Richie got up and said the following:
Go home, hug your children, ask them how their days were. Encourage them and support them. Everything else will work itself out.
That really stayed with me. So few teachers look beyond their field. I remember talking to one of the best chemistry teachers I know - I asked "what do you do knowing that most of your kids won't be and in fact shouldn't be chemists?" The reply was that he looked at all his students as though they all wanted to be and were going to be chemists. Doc looked at his students as whole people first - mathematicians second. That's one of the many lessons I learned from Doc.
Richard Geller was never my teacher. He was my colleague and friend.
He introduced me to fine dining and wine. We talked food, biking, and teaching.
Rich had a reputation for being unyielding and strict. Many students went into his class in fear but just as many came back after graduating to thank him.
I remember one of our mutual students saying:
I need to be in Mr. Geller's once every three terms to keep me in good habits. Then I need a couple of pushover teachers in between to pump up my GPA.
He was a top math teacher but his students learned much more. Responsibility, respect, having care and pride in one's work, and more.
Rich was a demanding teacher and one who really cared about his students. When grads came back from college and Rich would great them with a smile. The scary teacher was gone. He asked how and what the graduates were doing and he honestly cared. Gone was the in class persona. That was business.
In some ways Rich was much like an earlier Stuyvesant math legend. Phil Fisher, who terrorized us poor calc students in the '80s. I got to know Phil when I came back as a teacher and once he explained why he was so rigid and strict in class. Phil explained that here he was, charged with teaching these amazing talented Stuy students while at the same time, he felt he wasn't nearly as smart as them. Phil needed 100% focus during every minute of every class to give the kids what they deserved.

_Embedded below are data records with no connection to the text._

File: src/rtl/mp_pkg.sv
// Shared widths and the in-flight tag type for the multiplier-sharing scheduler.
package mp_pkg;
    localparam int MP_CANDW   = 24;
    localparam int MP_PLIERW  = 16;
    localparam int MP_PRODW   = 24;
    localparam int MP_MAXREQ  = 8;
    localparam int MP_IDW     = $clog2(MP_MAXREQ);

    typedef struct packed {
        logic              valid;
        logic [MP_IDW-1:0] id;
    } mp_tag_t;

    // Round-robin successor of a client id, wrapping at nreq.
    function automatic logic [MP_IDW-1:0] mp_next_id(input logic [MP_IDW-1:0] id,
                                                     input int nreq);
        return (int'(id) == nreq - 1) ? '0 : id + MP_IDW'(1);
    endfunction
endpackage

File: src/rtl/mpshare_rr_arbiter.sv
// Combinational round-robin arbiter: first requester at or above ptr wins,
// otherwise the lowest requester (wrap-around). Grant is masked by en.
module rr_arbiter
    import mp_pkg::*;
#(
    parameter int NREQ = 4
) (
    input  logic [NREQ-1:0]   req,
    input  logic              en,
    input  logic [MP_IDW-1:0] ptr,
    output logic [NREQ-1:0]   gnt,
    output logic [MP_IDW-1:0] id
);
    logic              found_hi;
    logic              found_lo;
    logic [MP_IDW-1:0] id_hi;
    logic [MP_IDW-1:0] id_lo;
    logic              any_req;

    // Scanning downward leaves the lowest match in each half of the search.
    always_comb begin
        found_hi = 1'b0;
        found_lo = 1'b0;
        id_hi    = '0;
        id_lo    = '0;
        for (int k = NREQ - 1; k >= 0; k--) begin
            if (req[k]) begin
                found_lo = 1'b1;
                id_lo    = MP_IDW'(k);
                if (MP_IDW'(k) >= ptr) begin
                    found_hi = 1'b1;
                    id_hi    = MP_IDW'(k);
                end
            end
        end
    end

    assign id      = found_hi ? id_hi : id_lo;
    assign any_req = found_hi | found_lo;

    generate
        for (genvar gi = 0; gi < NREQ; gi++) begin : g_gnt
            assign gnt[gi] = en & any_req & (id == MP_IDW'(gi));
        end
    endgenerate
endmodule

File: src/rtl/mpshare.sv
// Round-robin time-sharing of one fixed-latency multiplier among NREQ clients:
// registers the winner's operands and tags each product with its owner.
module mpshare
    import mp_pkg::*;
#(
    parameter int NREQ  = 4,
    parameter int MPLAT = 2
) (
    input  logic                       clk,
    input  logic                       rst_n,
    input  logic [NREQ-1:0]            req_i,
    input  logic [MP_CANDW*NREQ-1:0]   mpcand_i,
    input  logic [MP_PLIERW*NREQ-1:0]  mplier_i,
    output logic [NREQ-1:0]            gnt_o,
    output logic [NREQ-1:0]            done_o,
    output logic [MP_PRODW-1:0]        mprod_o,
    input  logic                       mpready_i,
    output logic [MP_CANDW-1:0]        mpcand_o,
    output logic [MP_PLIERW-1:0]       mplier_o,
    input  logic [MP_PRODW-1:0]        mprod_i
);
    logic [MP_IDW-1:0]    ptr_reg;
    logic [MP_IDW-1:0]    win_id;
    logic [NREQ-1:0]      gnt;
    logic                 issue;
    logic [MP_CANDW-1:0]  cand_next;
    logic [MP_PLIERW-1:0] plier_next;
    logic [MP_CANDW-1:0]  cand_reg;
    logic [MP_PLIERW-1:0] plier_reg;

    // Stage 0 travels with the operand register; stages 1..MPLAT track the multiplier.
    mp_tag_t tag_reg [MPLAT+1];

    rr_arbiter #(.NREQ(NREQ)) u_arb (
        .req (req_i),
        .en  (mpready_i & rst_n),
        .ptr (ptr_reg),
        .gnt (gnt),
        .id  (win_id)
    );

    assign gnt_o = gnt;
    assign issue = |gnt;

    always_comb begin
        cand_next  = '0;
        plier_next = '0;
        for (int k = 0; k < NREQ; k++) begin
            if (gnt[k]) begin
                cand_next  = mpcand_i[k*MP_CANDW +: MP_CANDW];
                plier_next = mplier_i[k*MP_PLIERW +: MP_PLIERW];
            end
        end
    end

    always_ff @(posedge clk or negedge rst_n) begin
        if (!rst_n) begin
            ptr_reg   <= '0;
            cand_reg  <= '0;
            plier_reg <= '0;
            for (int s = 0; s <= MPLAT; s++) begin
                tag_reg[s] <= '0;
            end
        end else begin
            if (issue) begin
                cand_reg  <= cand_next;
                plier_reg <= plier_next;
                ptr_reg   <= mp_next_id(win_id, NREQ);
            end
            // The tag pipe never stalls: the multiplier has fixed latency.
            tag_reg[0] <= {issue, win_id};
            for (int s = 1; s <= MPLAT; s++) begin
                tag_reg[s] <= tag_reg[s-1];
            end
        end
    end

    assign mpcand_o = cand_reg;
    assign mplier_o = plier_reg;
    assign mprod_o  = mprod_i;

    generate
        for (genvar gi = 0; gi < NREQ; gi++) begin : g_done
            assign done_o[gi] = tag_reg[MPLAT].valid & (tag_reg[MPLAT].id == MP_IDW'(gi));
        end
    endgenerate
endmodule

I think Rich was something like that. Not exactly the same, he also wanted the kids to learn to be responsible and respectful but I think the core idea was the same.
As a colleague and friend, Rich was the first guy to show appreciation and the guy with enough character to tell you not what you wanted to hear but what you needed to hear. I also learned to always be open and honest with my team. Make sure everyone had all the information.
I learned a lot from both of these men. Stuyvesant misses them and I miss them, but the there influence lives on through me, their students, colleagues and friends.